# [Description of the task]
Copy each line below in which the string "period" appears.

[Items from a dataset]
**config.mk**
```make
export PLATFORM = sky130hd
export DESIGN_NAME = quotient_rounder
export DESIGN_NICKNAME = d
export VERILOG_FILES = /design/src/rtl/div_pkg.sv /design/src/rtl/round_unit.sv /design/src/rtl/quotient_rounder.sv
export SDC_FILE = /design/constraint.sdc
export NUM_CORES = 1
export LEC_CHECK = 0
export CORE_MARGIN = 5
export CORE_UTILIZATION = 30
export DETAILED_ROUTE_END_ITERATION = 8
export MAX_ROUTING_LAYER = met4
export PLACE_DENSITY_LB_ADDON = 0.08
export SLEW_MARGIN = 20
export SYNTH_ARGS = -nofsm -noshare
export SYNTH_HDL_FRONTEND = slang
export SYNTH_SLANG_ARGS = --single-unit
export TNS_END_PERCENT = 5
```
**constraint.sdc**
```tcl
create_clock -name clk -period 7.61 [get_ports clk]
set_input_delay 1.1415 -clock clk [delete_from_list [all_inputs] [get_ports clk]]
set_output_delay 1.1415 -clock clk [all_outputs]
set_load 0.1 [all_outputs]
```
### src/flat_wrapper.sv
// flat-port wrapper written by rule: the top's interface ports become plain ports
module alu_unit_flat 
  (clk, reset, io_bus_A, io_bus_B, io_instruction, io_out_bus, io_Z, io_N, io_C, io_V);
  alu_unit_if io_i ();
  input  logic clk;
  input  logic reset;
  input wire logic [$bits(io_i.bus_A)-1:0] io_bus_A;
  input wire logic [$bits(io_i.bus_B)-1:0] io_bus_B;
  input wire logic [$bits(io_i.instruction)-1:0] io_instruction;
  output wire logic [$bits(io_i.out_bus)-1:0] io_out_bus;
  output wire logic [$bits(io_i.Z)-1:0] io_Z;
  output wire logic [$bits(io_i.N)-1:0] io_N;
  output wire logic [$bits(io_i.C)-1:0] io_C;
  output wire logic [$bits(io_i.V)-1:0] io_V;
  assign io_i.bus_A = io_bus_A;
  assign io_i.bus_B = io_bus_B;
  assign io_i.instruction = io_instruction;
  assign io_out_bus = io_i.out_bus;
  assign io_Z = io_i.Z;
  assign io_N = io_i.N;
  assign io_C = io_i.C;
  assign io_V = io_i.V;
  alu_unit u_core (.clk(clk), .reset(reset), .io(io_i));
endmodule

...

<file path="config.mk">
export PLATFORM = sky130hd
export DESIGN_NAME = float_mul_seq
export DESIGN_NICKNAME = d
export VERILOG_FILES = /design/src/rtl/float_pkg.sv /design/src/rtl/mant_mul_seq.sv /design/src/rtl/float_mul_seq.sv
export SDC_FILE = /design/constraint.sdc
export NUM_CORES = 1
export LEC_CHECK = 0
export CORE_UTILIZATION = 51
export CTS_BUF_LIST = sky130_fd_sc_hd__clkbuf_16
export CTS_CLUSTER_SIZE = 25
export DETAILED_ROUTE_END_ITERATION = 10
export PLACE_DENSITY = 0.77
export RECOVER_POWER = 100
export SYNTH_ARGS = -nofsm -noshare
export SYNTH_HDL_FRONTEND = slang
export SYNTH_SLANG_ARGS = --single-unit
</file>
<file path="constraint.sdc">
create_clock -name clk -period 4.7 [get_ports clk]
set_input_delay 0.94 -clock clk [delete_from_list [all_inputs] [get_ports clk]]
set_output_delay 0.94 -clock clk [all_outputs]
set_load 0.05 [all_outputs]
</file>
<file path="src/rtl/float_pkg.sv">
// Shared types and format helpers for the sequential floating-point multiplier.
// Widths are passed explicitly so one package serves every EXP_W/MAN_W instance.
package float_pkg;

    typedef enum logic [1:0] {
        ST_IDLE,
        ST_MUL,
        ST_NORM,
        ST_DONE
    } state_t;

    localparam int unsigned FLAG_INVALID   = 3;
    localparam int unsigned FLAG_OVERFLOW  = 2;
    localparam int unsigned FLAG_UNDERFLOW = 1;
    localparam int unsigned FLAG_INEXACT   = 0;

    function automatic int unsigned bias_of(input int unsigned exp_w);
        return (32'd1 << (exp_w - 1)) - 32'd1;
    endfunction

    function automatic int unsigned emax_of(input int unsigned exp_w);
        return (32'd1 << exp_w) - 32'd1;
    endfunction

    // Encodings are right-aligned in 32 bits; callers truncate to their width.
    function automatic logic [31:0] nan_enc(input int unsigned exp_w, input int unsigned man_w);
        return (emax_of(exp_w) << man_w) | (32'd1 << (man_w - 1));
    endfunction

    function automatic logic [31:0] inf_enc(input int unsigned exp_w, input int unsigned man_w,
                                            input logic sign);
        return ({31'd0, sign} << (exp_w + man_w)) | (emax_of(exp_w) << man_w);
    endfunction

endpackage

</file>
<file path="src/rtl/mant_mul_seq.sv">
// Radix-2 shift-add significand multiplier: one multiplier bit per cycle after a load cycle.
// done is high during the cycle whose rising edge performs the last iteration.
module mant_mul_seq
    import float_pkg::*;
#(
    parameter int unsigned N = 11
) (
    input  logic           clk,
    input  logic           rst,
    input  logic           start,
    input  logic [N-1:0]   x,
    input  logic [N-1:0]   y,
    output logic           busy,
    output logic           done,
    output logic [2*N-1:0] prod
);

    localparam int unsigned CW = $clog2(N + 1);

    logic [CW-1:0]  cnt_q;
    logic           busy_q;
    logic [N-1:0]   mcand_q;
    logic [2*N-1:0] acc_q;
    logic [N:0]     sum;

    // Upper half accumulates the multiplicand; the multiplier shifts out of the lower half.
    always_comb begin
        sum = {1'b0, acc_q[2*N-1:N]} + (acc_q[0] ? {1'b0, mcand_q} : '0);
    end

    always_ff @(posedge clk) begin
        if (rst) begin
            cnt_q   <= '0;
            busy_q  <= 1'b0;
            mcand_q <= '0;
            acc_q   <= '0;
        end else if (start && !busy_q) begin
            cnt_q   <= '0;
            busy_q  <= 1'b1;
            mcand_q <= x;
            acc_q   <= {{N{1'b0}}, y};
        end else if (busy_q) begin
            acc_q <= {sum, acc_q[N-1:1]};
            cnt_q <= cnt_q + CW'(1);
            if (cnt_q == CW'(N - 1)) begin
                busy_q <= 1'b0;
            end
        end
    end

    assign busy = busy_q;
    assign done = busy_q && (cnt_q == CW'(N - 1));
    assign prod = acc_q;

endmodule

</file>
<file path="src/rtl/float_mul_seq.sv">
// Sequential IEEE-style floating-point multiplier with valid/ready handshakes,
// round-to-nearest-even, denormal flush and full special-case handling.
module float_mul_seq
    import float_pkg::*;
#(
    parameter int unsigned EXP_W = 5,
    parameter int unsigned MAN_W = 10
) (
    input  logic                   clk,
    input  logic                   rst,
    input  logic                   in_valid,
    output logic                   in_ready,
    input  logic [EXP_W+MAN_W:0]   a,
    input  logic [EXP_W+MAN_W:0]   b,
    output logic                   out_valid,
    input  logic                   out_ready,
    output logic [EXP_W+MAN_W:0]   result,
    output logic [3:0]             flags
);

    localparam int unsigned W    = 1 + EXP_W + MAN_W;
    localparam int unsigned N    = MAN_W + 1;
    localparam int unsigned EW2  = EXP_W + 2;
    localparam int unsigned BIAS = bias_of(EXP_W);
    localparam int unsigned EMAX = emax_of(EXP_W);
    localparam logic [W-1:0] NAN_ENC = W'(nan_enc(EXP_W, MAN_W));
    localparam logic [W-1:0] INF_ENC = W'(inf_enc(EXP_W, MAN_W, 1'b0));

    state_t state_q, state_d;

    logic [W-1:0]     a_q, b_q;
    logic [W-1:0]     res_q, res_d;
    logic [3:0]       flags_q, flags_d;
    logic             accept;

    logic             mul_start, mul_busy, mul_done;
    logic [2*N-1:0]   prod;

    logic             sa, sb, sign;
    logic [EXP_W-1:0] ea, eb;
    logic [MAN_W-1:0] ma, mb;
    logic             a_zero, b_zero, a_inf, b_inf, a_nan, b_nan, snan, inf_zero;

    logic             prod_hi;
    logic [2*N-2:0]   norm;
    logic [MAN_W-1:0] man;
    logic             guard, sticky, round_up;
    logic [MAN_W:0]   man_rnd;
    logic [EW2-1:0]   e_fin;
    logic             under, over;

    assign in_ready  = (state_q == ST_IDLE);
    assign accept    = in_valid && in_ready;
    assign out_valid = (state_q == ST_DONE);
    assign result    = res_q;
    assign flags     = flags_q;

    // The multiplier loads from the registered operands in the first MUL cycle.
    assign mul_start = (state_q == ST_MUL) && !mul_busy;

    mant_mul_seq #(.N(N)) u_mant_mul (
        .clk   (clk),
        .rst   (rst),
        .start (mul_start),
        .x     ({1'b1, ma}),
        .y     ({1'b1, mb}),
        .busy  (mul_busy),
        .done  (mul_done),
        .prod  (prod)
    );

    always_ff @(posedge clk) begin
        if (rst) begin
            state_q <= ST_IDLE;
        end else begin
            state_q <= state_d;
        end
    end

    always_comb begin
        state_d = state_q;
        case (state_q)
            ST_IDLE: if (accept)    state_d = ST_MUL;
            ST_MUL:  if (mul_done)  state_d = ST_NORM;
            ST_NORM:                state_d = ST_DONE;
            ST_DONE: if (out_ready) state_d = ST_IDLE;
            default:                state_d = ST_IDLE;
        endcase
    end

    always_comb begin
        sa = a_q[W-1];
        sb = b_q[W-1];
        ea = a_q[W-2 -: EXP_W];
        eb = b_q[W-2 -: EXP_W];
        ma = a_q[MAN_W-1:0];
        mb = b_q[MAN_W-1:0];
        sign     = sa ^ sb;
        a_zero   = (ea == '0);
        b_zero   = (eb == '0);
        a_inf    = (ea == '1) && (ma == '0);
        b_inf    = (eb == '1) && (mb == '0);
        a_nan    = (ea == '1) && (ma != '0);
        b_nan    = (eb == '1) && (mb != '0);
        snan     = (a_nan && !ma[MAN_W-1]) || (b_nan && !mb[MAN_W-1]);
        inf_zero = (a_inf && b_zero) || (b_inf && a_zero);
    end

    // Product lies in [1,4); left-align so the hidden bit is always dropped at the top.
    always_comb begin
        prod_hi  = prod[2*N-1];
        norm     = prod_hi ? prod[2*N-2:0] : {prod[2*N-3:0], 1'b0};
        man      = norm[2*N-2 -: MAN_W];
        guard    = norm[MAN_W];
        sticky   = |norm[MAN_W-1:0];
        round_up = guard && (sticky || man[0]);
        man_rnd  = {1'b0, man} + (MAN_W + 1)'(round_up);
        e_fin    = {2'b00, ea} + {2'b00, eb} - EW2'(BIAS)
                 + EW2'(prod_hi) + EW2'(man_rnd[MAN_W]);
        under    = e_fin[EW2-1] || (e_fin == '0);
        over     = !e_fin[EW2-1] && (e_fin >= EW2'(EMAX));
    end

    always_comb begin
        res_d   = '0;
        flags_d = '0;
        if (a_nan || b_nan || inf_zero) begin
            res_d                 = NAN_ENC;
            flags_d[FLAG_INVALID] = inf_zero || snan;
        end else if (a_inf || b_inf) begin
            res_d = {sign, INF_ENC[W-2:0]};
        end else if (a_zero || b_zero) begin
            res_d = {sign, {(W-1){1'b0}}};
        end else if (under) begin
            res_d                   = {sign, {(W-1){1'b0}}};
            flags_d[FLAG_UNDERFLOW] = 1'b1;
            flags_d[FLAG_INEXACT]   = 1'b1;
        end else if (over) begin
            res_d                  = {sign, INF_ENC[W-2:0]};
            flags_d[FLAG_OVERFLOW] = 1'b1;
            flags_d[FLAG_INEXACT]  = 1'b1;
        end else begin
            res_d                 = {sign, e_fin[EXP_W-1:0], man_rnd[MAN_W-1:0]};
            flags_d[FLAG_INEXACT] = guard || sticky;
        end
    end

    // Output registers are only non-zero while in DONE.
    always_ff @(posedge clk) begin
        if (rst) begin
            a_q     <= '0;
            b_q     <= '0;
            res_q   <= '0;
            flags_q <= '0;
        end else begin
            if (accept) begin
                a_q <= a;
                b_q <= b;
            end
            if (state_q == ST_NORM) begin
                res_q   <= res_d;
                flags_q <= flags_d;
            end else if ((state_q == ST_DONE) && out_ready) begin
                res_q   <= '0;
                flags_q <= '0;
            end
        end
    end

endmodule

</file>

# [Result]
create_clock -name clk -period 7.61 [get_ports clk]
create_clock -name clk -period 4.7 [get_ports clk]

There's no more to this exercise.